Late last night, House Republicans, Senate Democrats, and the White House finally found an arbitrary number of billions of dollars that they could all agree to cut from the federal budget this fiscal year in order to keep it operating. Which meant D.C.’s government, treated for federal accounting purposes like any other agency of the U.S. government, also stays open.
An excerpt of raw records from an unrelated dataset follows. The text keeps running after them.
==> config.mk <==
export PLATFORM = sky130hd
export DESIGN_NAME = cbd_diag_regs
export DESIGN_NICKNAME = d
export VERILOG_FILES = /design/src/core/cbd_pkg.sv /design/src/core/cbd_diag_regs.sv
export SDC_FILE = /design/constraint.sdc
export NUM_CORES = 1
export LEC_CHECK = 0
export BUFFER_PORTS_ARGS = -buffer_cell sky130_fd_sc_hd__clkbuf_2
export CORE_ASPECT_RATIO = 1.5
export CORE_UTILIZATION = 53
export DETAILED_ROUTE_END_ITERATION = 16
export PLACE_DENSITY = 0.77
export SLEW_MARGIN = 15
export SYNTH_ARGS = -nofsm -noshare
export SYNTH_HDL_FRONTEND = slang
export SYNTH_SLANG_ARGS = --single-unit
export TNS_END_PERCENT = 1
==> constraint.sdc <==
create_clock -name clk -period 2.8 [get_ports clk]
set_input_delay 0.42 -clock clk [delete_from_list [all_inputs] [get_ports clk]]
set_output_delay 0.42 -clock clk [all_outputs]
set_load 0.05 [all_outputs]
All the national pols around town congratulated themselves extensively last night for having gotten the best deal out of their adversaries that they could have.
Part of the price of getting the deal, though, was allowing a House-passed “policy rider” barring D.C. from using even locally raised revenue—like, the money you pay in sales taxes, D.C. income taxes, or fees for parking and other services—to allow the city’s Medicaid program to cover abortions. (Another rider, continuing the “Opportunity Scholarship Program” that gives federal money to some kids to go to Catholic schools and achieves mixed results, also remained in the bill.) There could be another local restriction, too: Around midnight, a senior House Republican source told City Desk it wasn’t clear whether another House-passed rider, which would have banned D.C. from using local funds to operate a needle exchange program for IV drug users—which could help cut the District’s abysmally high HIV infection rate—was part of the deal or not.
Which basically settles the question a lot of Washingtonians had about the new GOP House coming in: Would they stay true to their Tea Party-inspired rhetoric, and leave us alone the way they want the federal government to leave everyone alone? In retrospect, the answer was always obvious. So we’ll ask the same question we asked yesterday, when the shutdown was still a possibility: Canada, you want a southern outpost? Mer du mer, including the Anacostia!